Introduction to Enzymes
The following has been excerpted from a very popular Worthington publication which was originally published in 1972 as the Manual of Clinical Enzyme Measurements. While some of the presentation may seem somewhat dated, the basic concepts are still helpful for researchers who must use enzymes but who have little background in enzymology.
In order to study the effect of increasing the enzyme concentration upon the reaction rate, the substrate must be present in an excess amount; i.e., the reaction must be independent of the substrate concentration. Any change in the amount of product formed over a specified period of time will be dependent upon the level of enzyme present. Graphically this can be represented as:
These reactions are said to be "zero order" because the rates are independent of substrate concentration, and are equal to some constant k. The formation of product proceeds at a rate which is linear with time. The addition of more substrate does not serve to increase the rate. In zero order kinetics, allowing the assay to run for double time results in double the amount of product.

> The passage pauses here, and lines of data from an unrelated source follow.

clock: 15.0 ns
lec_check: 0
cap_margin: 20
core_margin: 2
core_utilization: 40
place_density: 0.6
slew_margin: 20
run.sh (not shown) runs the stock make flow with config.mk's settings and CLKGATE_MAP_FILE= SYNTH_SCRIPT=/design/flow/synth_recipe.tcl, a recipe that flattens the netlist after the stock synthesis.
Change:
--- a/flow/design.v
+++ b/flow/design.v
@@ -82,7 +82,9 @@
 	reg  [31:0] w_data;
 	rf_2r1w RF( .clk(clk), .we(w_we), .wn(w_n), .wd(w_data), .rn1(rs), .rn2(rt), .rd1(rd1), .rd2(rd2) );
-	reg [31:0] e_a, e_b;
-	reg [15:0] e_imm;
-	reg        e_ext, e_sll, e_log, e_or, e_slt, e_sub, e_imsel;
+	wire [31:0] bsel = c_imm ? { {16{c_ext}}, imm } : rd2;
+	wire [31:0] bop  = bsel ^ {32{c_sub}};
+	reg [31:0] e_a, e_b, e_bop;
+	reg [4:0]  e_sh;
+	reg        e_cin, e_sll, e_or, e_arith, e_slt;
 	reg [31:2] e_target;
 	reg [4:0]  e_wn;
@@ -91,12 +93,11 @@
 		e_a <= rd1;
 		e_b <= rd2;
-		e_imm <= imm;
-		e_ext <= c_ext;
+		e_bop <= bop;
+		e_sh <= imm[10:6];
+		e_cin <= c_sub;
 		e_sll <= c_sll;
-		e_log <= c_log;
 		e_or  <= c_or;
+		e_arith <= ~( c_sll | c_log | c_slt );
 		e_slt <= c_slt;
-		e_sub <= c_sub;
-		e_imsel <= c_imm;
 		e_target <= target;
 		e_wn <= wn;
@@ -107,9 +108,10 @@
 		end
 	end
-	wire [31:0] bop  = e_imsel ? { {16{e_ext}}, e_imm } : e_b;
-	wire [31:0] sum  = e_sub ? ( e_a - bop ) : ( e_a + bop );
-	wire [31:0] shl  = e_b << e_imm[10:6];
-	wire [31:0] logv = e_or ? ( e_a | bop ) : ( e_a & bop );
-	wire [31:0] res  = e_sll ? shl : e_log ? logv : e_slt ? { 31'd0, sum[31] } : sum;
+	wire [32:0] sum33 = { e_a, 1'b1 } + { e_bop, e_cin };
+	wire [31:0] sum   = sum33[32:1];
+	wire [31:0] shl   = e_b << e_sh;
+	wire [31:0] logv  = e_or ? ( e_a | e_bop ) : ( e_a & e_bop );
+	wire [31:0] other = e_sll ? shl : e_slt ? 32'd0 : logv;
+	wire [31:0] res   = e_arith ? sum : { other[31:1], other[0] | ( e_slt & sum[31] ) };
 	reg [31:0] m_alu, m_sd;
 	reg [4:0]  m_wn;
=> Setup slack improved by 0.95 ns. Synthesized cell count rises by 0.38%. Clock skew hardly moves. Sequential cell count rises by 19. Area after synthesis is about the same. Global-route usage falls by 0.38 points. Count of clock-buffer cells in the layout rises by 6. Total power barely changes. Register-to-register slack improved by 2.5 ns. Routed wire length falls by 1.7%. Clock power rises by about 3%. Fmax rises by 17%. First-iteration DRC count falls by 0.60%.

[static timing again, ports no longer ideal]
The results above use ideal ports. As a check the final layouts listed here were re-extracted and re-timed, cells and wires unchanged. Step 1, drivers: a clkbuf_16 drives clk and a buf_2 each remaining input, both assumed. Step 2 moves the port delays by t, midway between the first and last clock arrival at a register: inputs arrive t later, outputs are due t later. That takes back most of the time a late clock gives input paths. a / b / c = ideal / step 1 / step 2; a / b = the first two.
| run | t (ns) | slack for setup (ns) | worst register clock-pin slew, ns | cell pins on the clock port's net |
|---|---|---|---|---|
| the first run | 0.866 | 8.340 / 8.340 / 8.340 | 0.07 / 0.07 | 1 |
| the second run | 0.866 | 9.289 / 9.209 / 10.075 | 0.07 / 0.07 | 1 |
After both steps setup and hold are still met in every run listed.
Background: an optimization exercise with open tools, aiming at small area, a short achievable clock period and few clock cycles. Do not read the settings as production practice. Function was not checked in any run shown here: the RTL went through the layout flow alone.

<file path="flow/design.v">
module gf256mul(
      input [7:0] a,
      input [7:0] b,
      output [7:0] z
      );
reg [14:0] c;
integer i, j;
always @* begin
  c = 15'd0;
  for (i = 0; i < 8; i = i + 1)
    for (j = 0; j < 8; j = j + 1)
      c[i+j] = c[i+j] ^ (a[i] & b[j]);
  for (i = 14; i >= 8; i = i - 1)
    if (c[i]) c = c ^ (15'h11d << (i - 8));
end
assign z = c[7:0];
endmodule
module gf256inv(input [7:0] a, output [7:0] z);
  wire [7:0] c;
  assign c[0] = a[0] ^ a[1] ^ a[2] ^ a[3] ^ a[4] ^ a[6] ^ a[7];
  assign c[1] = a[2] ^ a[3] ^ a[6] ^ a[7];
  assign c[2] = a[2] ^ a[4] ^ a[6];
  assign c[3] = a[3] ^ a[4] ^ a[5] ^ a[6];
  assign c[4] = a[4] ^ a[7];
  assign c[5] = a[1] ^ a[3] ^ a[4];
  assign c[6] = a[2] ^ a[5] ^ a[6];
  assign c[7] = a[5];
  wire [3:0] h = c[7:4], l = c[3:0];
  function [3:0] m16(input [3:0] x, input [3:0] y);
    reg [6:0] p; integer i, j;
    begin
      p = 7'd0;
      for (i = 0; i < 4; i = i + 1) for (j = 0; j < 4; j = j + 1) p[i+j] = p[i+j] ^ (x[i] & y[j]);
      m16 = p[3:0] ^ {p[6:4], 1'b0} ^ {1'b0, p[6:4]};
    end
  endfunction
  wire [3:0] h2l, l2;
  assign h2l[0] = h[2];
  assign h2l[1] = h[1] ^ h[2] ^ h[3];
  assign h2l[2] = h[1];
  assign h2l[3] = h[0] ^ h[2] ^ h[3];
  assign l2[0] = l[0] ^ l[2];
  assign l2[1] = l[2];
  assign l2[2] = l[1] ^ l[3];
  assign l2[3] = l[3];
  wire [3:0] dl = h2l ^ l2 ^ m16(h, l);
  reg [3:0] di;
  always @* case (dl)
    4'd0: di = 4'd0;
    4'd1: di = 4'd1;
    4'd2: di = 4'd9;
    4'd3: di = 4'd14;
    4'd4: di = 4'd13;
    4'd5: di = 4'd11;
    4'd6: di = 4'd7;
    4'd7: di = 4'd6;
    4'd8: di = 4'd15;
    4'd9: di = 4'd2;
    4'd10: di = 4'd12;
    4'd11: di = 4'd5;
    4'd12: di = 4'd10;
    4'd13: di = 4'd4;
    4'd14: di = 4'd3;
    4'd15: di = 4'd8;
  endcase
  wire [7:0] q = {m16(h, di), m16(h ^ l, di)};
  assign z[0] = q[0] ^ q[2] ^ q[4] ^ q[5];
  assign z[1] = q[1] ^ q[4] ^ q[5] ^ q[6] ^ q[7];
  assign z[2] = q[1] ^ q[3] ^ q[4] ^ q[7];
  assign z[3] = q[1] ^ q[2] ^ q[4];
  assign z[4] = q[2] ^ q[6] ^ q[7];
  assign z[5] = q[7];
  assign z[6] = q[1] ^ q[3] ^ q[4] ^ q[6];
  assign z[7] = q[2] ^ q[4] ^ q[6] ^ q[7];
endmodule
`timescale 1ns/100ps
module rs_decoder(
      input clk,
      input rst_n,
      input din_val,
      input din_sop,
      input din_eop,
      input [7:0] din,
      output [7:0] el1,
      output [7:0] el2,
      output [7:0] el3,
      output [7:0] el4,
      output [7:0] ev1,
      output [7:0] ev2,
      output [7:0] ev3,
      output [7:0] ev4,
      output [2:0] error_num,
      output dec_done,
      output dec_fail,
      output busy
      );
localparam P = 4;                
function [7:0] gmul(input [7:0] a, input [7:0] b);
  reg [14:0] c;
  integer i, j;
  begin
    c = 15'd0;
    for (i = 0; i < 8; i = i + 1)
      for (j = 0; j < 8; j = j + 1)
        c[i+j] = c[i+j] ^ (a[i] & b[j]);
    for (i = 14; i >= 8; i = i - 1)
      if (c[i]) c = c ^ (15'h11d << (i - 8));
    gmul = c[7:0];
  end
endfunction
function [7:0] apow(input integer e);
  integer i;
  reg [7:0] v;
  begin
    v = 8'h01;
    for (i = 0; i < e; i = i + 1)
      v = {v[6:0], 1'b0} ^ (v[7] ? 8'h1d : 8'h00);
    apow = v;
  end
endfunction
reg st_bd, st_bu, st_bs, st_om, st_sc, st_rc, st_fn;
reg [4:0] fs;          
reg [3:0] r;           
reg [3:0] mk;          
reg [3:0] L;           
reg [2:0] cnt;         
reg [7:0] base;        
reg [P:1] rootr;       
reg [P:1] mask;        
reg done_r, fail_r;
reg [7:0] s [0:7];     
reg [7:0] lam [1:4];   
reg [7:0] q [1:4];     
reg [7:0] d;           
reg [7:0] evr [0:3];   
reg [7:0] xb;          
assign el1 = s[0]; assign el2 = s[1]; assign el3 = s[2]; assign el4 = s[3];
assign ev1 = evr[0]; assign ev2 = evr[1]; assign ev3 = evr[2]; assign ev4 = evr[3];
assign error_num = L[2:0];
assign dec_done = done_r;
assign dec_fail = fail_r;
assign busy = 1'b0;
wire use_d = st_bu | st_bs | fs[0];
wire sel_q = st_bu | st_bs;
wire sel_e = fs[4];
wire [7:0] la [1:4];
wire [7:0] lb [1:4];
wire [7:0] lz [1:4];
genvar gi, gj, gk;
generate
  for (gi = 1; gi <= 4; gi = gi + 1) begin : lane
    assign la[gi] = use_d ? d : lam[gi];
    assign lb[gi] = sel_q ? q[gi] : sel_e ? evr[gi-1] : s[8 - gi];
    gf256mul mul(.a(la[gi]), .b(lb[gi]), .z(lz[gi]));
  end
endgenerate
wire [7:0] dsum = s[0] ^ (lz[1] & {8{mk[0]}}) ^ (lz[2] & {8{mk[1]}})
                       ^ (lz[3] & {8{mk[2]}}) ^ (lz[4] & {8{mk[3]}});
wire [7:0] inv_a = st_bu ? d : evr[0];
wire [7:0] inv_z;
gf256inv u_inv(.a(inv_a), .z(inv_z));
wire [7:0] ct   [0:4*P+P];     
wire [7:0] codd [1:P];
wire [7:0] cx   [1:P];
wire [P:1] croot;
generate
  for (gk = 1; gk <= P; gk = gk + 1) begin : cpt
    for (gj = 1; gj <= 4; gj = gj + 1) begin : cterm
      localparam [7:0] C = apow(gj * gk);
      assign ct[gj*P+gk] = gmul(lam[gj], C);
    end
    localparam [7:0] CB1 = apow(255 + gk - P);
    localparam [7:0] CB3 = apow(255 + 3 * (gk - P));
    assign codd[gk] = gmul(lam[1], CB1) ^ gmul(lam[3], CB3);
    assign cx[gk]   = gmul(xb, CB1);
    assign croot[gk] = ((ct[1*P+gk] ^ ct[3*P+gk] ^ 8'h01) == (ct[2*P+gk] ^ ct[4*P+gk])) &
                       ({1'b0, base} + gk - 1 <= 9'd254);
  end
endgenerate
wire [P:1] rrem = rootr & ~mask;
reg [P:1] cfirst;
reg [7:0] cpos, cxv, codv;
integer pk;
always @* begin
  cfirst = {P{1'b0}};
  cpos = 8'h00; cxv = 8'h00; codv = 8'h00;
  for (pk = P; pk >= 1; pk = pk - 1)
    if (rrem[pk]) begin
      cfirst = {P{1'b0}};
      cfirst[pk] = 1'b1;
      cpos = base - P + pk - 1;
      cxv = cx[pk];
      codv = codd[pk];
    end
end
wire c_any  = |croot;
wire c_more = |(rrem & ~cfirst);
wire c_all  = ({1'b0, cnt} + 4'd1 == L);
wire c_last = ({1'b0, base} + P > 9'd254);
wire advance = st_sc;
reg  lastr;           
localparam [7:0] CXP = apow(P);
wire szero = ~|{s[0], s[1], s[2], s[3], s[4], s[5], s[6], s[7]};
wire dnz   = |d;
wire swap  = dnz & ({L, 1'b0} < {1'b0, r});    
wire start = din_val & din_eop;
always @(posedge clk or negedge rst_n)
if (!rst_n) begin
  st_bd <= 1'b0; st_bu <= 1'b0; st_bs <= 1'b0; st_om <= 1'b0;
  st_sc <= 1'b0; st_rc <= 1'b0; st_fn <= 1'b0;
  fs     <= 5'd0;
  r      <= 4'd0;
  mk     <= 4'd0;
  L      <= 4'd0;
  cnt    <= 3'd0;
  base   <= 8'd0;
  rootr  <= {P{1'b0}};
  lastr  <= 1'b0;
  mask   <= {P{1'b0}};
  done_r <= 1'b0;
  fail_r <= 1'b0;
end else begin
  done_r <= 1'b0;
  fs     <= {fs[3:0], 1'b0};
  if (start) begin
    st_bd <= 1'b1; st_bu <= 1'b0; st_bs <= 1'b0; st_om <= 1'b0;
    st_sc <= 1'b0; st_rc <= 1'b0; st_fn <= 1'b0;
    fs <= 5'd0;
    r  <= 4'd0;
    mk <= 4'd0;
    L  <= 4'd0;
  end
  if (st_bd) begin
    if (r == 4'd0 && szero) begin
      st_bd  <= 1'b0;
      done_r <= 1'b1;
      fail_r <= 1'b0;
    end else begin
      st_bd <= 1'b0;
      st_bu <= 1'b1;
      r     <= r + 4'd1;
      mk    <= {mk[2:0], 1'b1};
    end
  end
  if (st_bu) begin
    st_bu <= 1'b0;
    if (swap) begin
      L     <= r - L;
      st_bs <= 1'b1;
    end else if (r == 4'd8) begin
      st_om <= 1'b1;
      r     <= 4'd0;
      mk    <= 4'd0;
    end else
      st_bd <= 1'b1;
  end
  if (st_bs) begin
    st_bs <= 1'b0;
    if (r == 4'd8) begin
      st_om <= 1'b1;
      r     <= 4'd0;
      mk    <= 4'd0;
    end else
      st_bd <= 1'b1;
  end
  if (st_om) begin
    r  <= r + 4'd1;
    mk <= {mk[2:0], 1'b1};
    if (r == 4'd3) begin
      st_om <= 1'b0;
      cnt   <= 3'd0;
      base  <= 8'd0;
      mask  <= {P{1'b0}};
      if (L > 4'd4 || L == 4'd0) begin
        done_r <= 1'b1;
        fail_r <= 1'b1;
      end else
        st_sc <= 1'b1;
    end
  end
  if (st_sc) begin
    rootr <= croot;
    lastr <= c_last;
    mask  <= {P{1'b0}};
    base  <= base + P;
    if (c_any) begin
      st_sc <= 1'b0;
      st_rc <= 1'b1;
    end else if (c_last) begin
      st_sc  <= 1'b0;
      done_r <= 1'b1;
      fail_r <= 1'b1;
    end
  end
  if (st_rc) begin
    cnt  <= cnt + 3'd1;
    mask <= mask | cfirst;
    if (c_all) begin
      st_rc <= 1'b0;
      st_fn <= 1'b1;
      fs    <= 5'd1;
    end else if (!c_more) begin
      st_rc <= 1'b0;
      if (lastr) begin
        done_r <= 1'b1;
        fail_r <= 1'b1;
      end else
        st_sc <= 1'b1;
    end
  end
  if (fs[4]) begin
    st_fn  <= 1'b0;
    done_r <= 1'b1;
    fail_r <= 1'b0;
  end
end
wire rot = (st_bd & ~(r == 4'd0 && szero)) | (st_om & (r != 4'd3));
integer si;
always @(posedge clk)
  if (din_val) begin
    for (si = 0; si < 8; si = si + 1)
      s[si] <= (din_sop ? 8'h00 : gmul(s[si], apow(si + 1))) ^ din;
  end else if (rot) begin
    for (si = 0; si < 8; si = si + 1)
      s[si] <= s[(si + 1) % 8];
  end else if (st_rc) begin
    s[cnt[1:0]]       <= cpos;
    s[7 - cnt[1:0]]   <= cxv;
  end
integer li;
always @(posedge clk) begin
  if (st_bd && r == 4'd0) begin
    for (li = 1; li <= 4; li = li + 1) lam[li] <= 8'h00;
  end
  if (st_bu) begin
    for (li = 1; li <= 4; li = li + 1) lam[li] <= lam[li] ^ lz[li];
  end
  if (advance) begin
    lam[1] <= ct[1*P+P]; lam[2] <= ct[2*P+P]; lam[3] <= ct[3*P+P]; lam[4] <= ct[4*P+P];
  end
  if (fs[0] | fs[1] | fs[2] | fs[3]) begin
    for (li = 1; li <= 4; li = li + 1)
      lam[li] <= lz[li] ^ (fs[0] ? q[2] : fs[1] ? q[1] : fs[2] ? q[3] : 8'h00);
  end
end
always @(posedge clk) begin
  if (st_bd && r == 4'd0) begin
    q[1] <= 8'h01; q[2] <= 8'h00; q[3] <= 8'h00; q[4] <= 8'h00;
  end
  if (st_bu) begin
    if (swap) begin
      q[1] <= 8'h01; q[2] <= lam[1]; q[3] <= lam[2]; q[4] <= lam[3];
    end else begin
      q[1] <= 8'h00; q[2] <= q[1]; q[3] <= q[2]; q[4] <= q[3];
    end
  end
  if (st_bs) begin
    for (li = 1; li <= 4; li = li + 1) q[li] <= lz[li];
  end
  if (st_om) begin
    if (r == 4'd0) q[3] <= dsum;
    if (r == 4'd1) q[1] <= dsum;
    if (r == 4'd2) q[2] <= dsum;
  end
end
always @(posedge clk) begin
  if (st_bd) d <= dsum;
  if (st_bu) d <= inv_z;
  if (st_om && r == 4'd3) d <= dsum;
end
integer ei;
always @(posedge clk) begin
  if (st_om) xb <= 8'h01;
  if (advance) xb <= gmul(xb, CXP);
  if (st_rc) evr[cnt[1:0]] <= codv;
  if (fs[0] | fs[1] | fs[2] | fs[3]) begin
    evr[0] <= evr[1]; evr[1] <= evr[2]; evr[2] <= evr[3]; evr[3] <= inv_z;
  end
  if (fs[4]) begin
    for (ei = 0; ei < 4; ei = ei + 1) evr[ei] <= lz[ei+1];
  end
end
endmodule
</file>
<file path="flow/run.sh">
#!/bin/bash
# synth_recipe.tcl (not shown) runs the flow's synth.tcl, then flattens the netlist and writes it again
# the make line also repeats each setting of config.mk as NAME=value (left out here)
make -C /OpenROAD-flow-scripts/flow DESIGN_CONFIG=/design/flow/config.mk WORK_HOME=/design/flow/orfs CLKGATE_MAP_FILE= SYNTH_SCRIPT=/design/flow/synth_recipe.tcl finish
</file>
<file path="flow/config.mk">
export PLATFORM = sky130hd
export DESIGN_NAME = rs_decoder
export DESIGN_NICKNAME = rs_decoder
export VERILOG_FILES = /design/flow/design.v
export SDC_FILE = /design/flow/constraint.sdc
export NUM_CORES = 4
export LEC_CHECK = 0
export ABC_AREA = 1
export CAP_MARGIN = 20
export CORE_MARGIN = 2
export CORE_UTILIZATION = 40
export PLACE_DENSITY = 0.6
export SETUP_SLACK_MARGIN = 5
export SLEW_MARGIN = 20
</file>
<file path="flow/constraint.sdc">
create_clock -name core_clock -period 11.0 [get_ports {clk}]
set_input_delay 2.2000 -clock core_clock [delete_from_list [all_inputs] [get_ports {clk}]]
set_output_delay 2.2000 -clock core_clock [all_outputs]
set_load 0.01 [all_outputs]
</file>
==> results of run 1 <==
-- cell type report --
type | count | area, sq um
Tap cell | 846 | 1060
Clock inverter | 4 | 18.8
Fill cell | 6492 | 35100
Clock buffer | 48 | 931
Multi-Input combinational cell | 3008 | 17400
Sequential cell | 219 | 6120
Antenna cell | 4 | 10.0
Timing Repair Buffer | 117 | 1080
Inverter | 404 | 1520
-- registers in the layout (all words and copies together) (netlist names) --
| name | cells |
|---|---|
| L | 4 |
| base | 6 |
| cnt | 3 |
| d | 8 |
| done_r | 1 |
| evr | 32 |
| fail_r | 1 |
| fs | 5 |
| lam | 32 |
| lastr | 1 |
| mask | 4 |
| mk | 4 |
| q | 32 |
| r | 4 |
| rootr | 4 |
| s | 64 |
| st_bd | 1 |
| st_bs | 1 |
| st_bu | 1 |
| st_om | 1 |
| st_rc | 1 |
| st_sc | 1 |
| xb | 8 |
-- cells in the mapped netlist, types with 8 or more instances --
library cell	count	share of area, %
dfrtp_1	43	4.2
a31oi_1	26	0.63
xor2_1	437	15
clkbuf_1	105	1.5
or2_2	37	0.90
buf_4	10	0.29
nand4_1	18	0.44
xnor2_1	245	8.3
nand3_1	198	3.9
o221ai_1	21	0.71
o211ai_1	61	1.8
inv_2	17	0.25
or2_1	8	0.19
buf_1	10	0.15
nand2_2	37	0.90
edfxtp_1	152	18
nor3_1	13	0.25
o21ai_2	22	0.75
dfxtp_1	24	1.9
inv_1	373	5.4
o21ai_0	253	4.9
nor4_1	14	0.34
o22ai_1	45	1.1
clkinv_1	13	0.19
xor2_2	11	0.70
nand2_1	1056	15
xnor2_2	11	0.70
nor2_1	211	3.1
a21oi_1	144	2.8
ha_1	32	1.6
o21ai_1	33	0.64
-- cells by family after synthesis --
| group | count (synthesis) |
|---|---|
| AO/OA/AOI/OAI | 649 |
| XOR/XNOR | 707 |
| adder cells (fa/ha/maj) | 33 |
| buffers and inverters | 547 |
| flip-flops | 219 |
| other | 1 |
| AND/OR/NAND/NOR | 1618 |
-- metrics by stage --
step | utilization (%) | hold WS, ns
2_1_floorplan | - | 0.435
3_3_place_gp | 42.9 | 0.449
3_5_place_dp | 43.0 | 0.455
4_1_cts | 44.5 | 0.472
5_1_grt | 44.5 | 0.486
6_report | 44.5 | 0.466
-- per-layer routing --
layer | GRT usage [%] | vias to the layer above | share of wire [%]
met5 | 0 | - | 0.013
met3 | 7.28 | 275 | 12
met2 | 43.5 | 1523 | 41
met4 | 12.3 | 2 | 4.9
li1 | - | 12201 | -
met1 | 42.7 | 12121 | 42
-- timing repair --
action | 4_1_cts | 5_1_grt
endpoints found under the hold margin | 0 | 0
setup buffers | 0 | 0
setup endpoints to repair | 0 | 15
hold buffers | 0 | 0
gates resized for setup | 0 | 3
-- critical path, cell delays in order, from the launching register on --
cell	delay, ns
dfrtp_2	0.58
nor2_4	0.20
buf_4	0.62
o21ai_0	0.20
o22ai_1	0.62
nand2_1	0.13
xor2_1	0.20
xor2_1	0.19
xor2_1	0.23
xor2_1	0.28
xor2_1	0.36
xor2_1	0.68
nor2_1	0.11
xor2_1	0.20
xnor2_2	0.29
or2_1	0.15
nand2_1	0.05
-- worst max path at each step --
stage	cells past startpoint	endpoint	startpoint	slack, ns
5_1_grt	35	d[1]	st_bu	5.10
3_5_place_dp	34	d[1]	st_bu	5.16
2_1_floorplan	37	d[0]	st_bu	6.90
4_1_cts	34	d[1]	st_bu	5.15
6_report	16	d[0]	st_bu	5.62
3_3_place_gp	34	d[1]	st_bu	5.25
==> impl_metrics.py, run 1 <==
metrics = {
    "worst_setup_path": {
        "critPathRequiredTime_ns": 11.32,
        "r2r-end": "d[0]",
        "highest_fanout_seen_on_the_critical_path": 59,
        "reg2reg_depth": 16,
        "timing_worst_setup_path_type": "reg2reg",
        "worst_reg2reg_setup_slack_ns": 5.62,
        "worst_setup_path_start_kind": "register",
        "worst_path_arrival_time_ns": 5.71,
        "regToRegStartpoint": "st_bu",
        "critical_path.endpoint_type": "register",
    },
    "floorplanning": {
        "die_h_um": 258,
        "floorplan.die_area_sq_mm": 0.0664,
        "die_w_um": 258,
        "core_area_sq_mm": 0.0633,
        "io-pin-count": 83,
        "initial_core_util_pct": 40.7,
        "placementRows": 92,
    },
    "hold_path": {
        "worst_hold_start": "lastr",
        "min_path_type": "reg2reg",
        "worstHoldPathCells": 1,
        "hold_end": "st_sc",
    },
    "synth": {
        "synthXorXnorAreaFrac_pct": 24.9,
        "synthesis.instances": 3774,
        "yosys-mux-area-fraction_pct": 0,
        "synth_sequential_area_ratio_pct": 23.8,
        "synth-adder-area-share_pct": 1.63,
        "postSynthRegisterBits": 219,
        "syn_avg_cell_area_sq_um": 6.82,
        "dominantRegCellSynth": "edfxtp_1",
        "synth_top_family_by_area": "simple AND/OR/NAND/NOR gates",
        "synth_area_sq_mm": 0.0257,
        "synth-async-reset-ratio_pct": 19.6,
        "ys.warnings.count": 7,
        "synth-compound-area-share_pct": 14.9,
        "synth-simple-area-share_pct": 26.2,
        "synth_enable_flop_cells": 152,
        "post_synth_num_cell_types": 69,
        "mappedNetlistNets": 3820,
    },
    "cells_and_area": {
        "most-common-layout-cells": "nand2_1 (1055), xor2_1 (437), inv_1 (373)",
        "syn_to_final_growth_pct": 9.45,
        "final_common_cell": "nand2_1",
        "final_design_area_no_fill_sq_mm": 0.0282,
        "final_cell_count_no_fill": 4650,
        "finalNetCount": 3824,
        "drive_gt1_share_pct": 6.39,
    },
    "clock_network": {
        "cts-buffers-inserted": 28,
        "clock_tree.htree_level_count": 1,
        "clock_edge_transition_at_the_registers_on_the_reported_setup_and_hold_paths_ns": 0.06,
        "ctsRootBufferMaster": "clkbuf_16",
        "cts_max_path_buffers": 3,
        "cts.sink_count": 219,
        "insertion_delay_ns": 0.58,
        "clock_tree_from_tritoncts": "yes",
    },
    "sta": {
        "finalClockSkew_ns": 0.0162,
        "period_share_pct": 48.9,
        "setup-violations-final": 0,
        "timing.final.max_slew_violations": 0,
        "postLayoutSetupSlackWorst_ns": 5.62,
        "hold_viol": 0,
        "rsz_0062_raised_after_global_routing": "no",
        "fmaxAchievable_mhz": 186,
        "totalNegativeSetupSlack_ns": 0,
        "final_period_minus_worst_setup_slack_ns": 5.38,
        "max-slew-margin-rel_pct": 18.8,
        "timing_worst_slew_pin_value_ns": 1.22,
    },
    "detailed_routing": {
        "drt_iter0_markers": 3783,
        "detail_route.drc_violations": 0,
        "postRouteAntennaNets": 0,
        "detail_route.wirelength_um": 103000,
        "number_of_optimization_iterations_in_the_first_detailed_route_pass": 7,
        "detail_route.vias_per_cell": 5.62,
        "vias": 26122,
        "drt-wirelength-per-cell_um": 22.2,
    },
    "grt": {
        "number_of_global_route_vias_before_repair": 23733,
        "antenna_found_initial": 2,
        "grt.overflow.total": 0,
        "grt_first_pass_wirelength_um": 153000,
        "globalRouteTotalUtil_pct": 30.1,
        "maximum_number_of_pins_on_one_net_before_global_route_repair": 60,
    },
    "place": {
        "port_buffers": 81,
        "dp_hpwl_um": 80500,
        "gp_congestion": 1.07,
        "dp_slack_ns": 5.16,
        "postPlaceCellArea_sq_mm": 0.0272,
        "numPlacedInstances": 4593,
    },
    "run_status": {
        "status": "timing/DRC/antenna clean",
    },
    "flow_run": {
        "max_cap_violations": 0,
    },
}
==> run 2, diff against run 1 <==
--- a/flow/config.mk
+++ b/flow/config.mk
@@ -6,5 +6,4 @@
 export NUM_CORES = 4
 export LEC_CHECK = 0
-export ABC_AREA = 1
 export CAP_MARGIN = 20
 export CORE_MARGIN = 2
==> run 2 against run 1 <==
  * Register-to-register slack got worse by 0.45 ns
  * Clock skew up 0.019 ns
  * Fmax shrank 7.7%
  * Critical path type unchanged
  * Highest routed layer is now met4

The amount of enzyme present in a reaction is measured by the activity it catalyzes. The relationship between activity and concentration is affected by many factors such as temperature, pH, etc. An enzyme assay must be designed so that the observed activity is proportional to the amount of enzyme present in order that the enzyme concentration is the only limiting factor. It is satisfied only when the reaction is zero order.
In Figure 5, activity is directly proportional to concentration in the area AB, but not in BC. Enzyme activity is generally greatest when substrate concentration is unlimiting.
When the concentration of the product of an enzymatic reaction is plotted against time, a similar curve results, Figure 6.
Between A and B, the curve represents a zero order reaction; that is, one in which the rate is constant with time. As substrate is used up, the enzyme's active sites are no longer saturated, substrate concentration becomes rate limiting, and the reaction becomes first order between B and C.
To measure enzyme activity ideally, the measurements must be made in that portion of the curve where the reaction is zero order. A reaction is most likely to be zero order initially since substrate concentration is then highest. To be certain that a reaction is zero order, multiple measurements of product (or substrate) concentration must be made.
Figure 7 illustrates three types of reactions which might be encountered in enzyme assays and shows the problems which might be enountered if only single measurements are made.
B is a straight line representing a zero order reaction which permits accurate determination of enzyme activity for part or all of the reaction time. A represents the type of reaction that was shown in Figure 6. This reaction is zero order initially and then slows, presumably due to substrate exhaustion or product inhibition. This type of reaction is sometimes referred to as a "leading" reaction. True "potential" activity is represented by the dotted line. Curve C represents a reaction with an initial "lag" phase. Again the dotted line represents the potentially measurable activity. Multiple determinations of product concentration enable each curve to be plotted and true activity determined. A single end point determination at E would lead to the false conclusion that all three samples had identical enzyme concentration.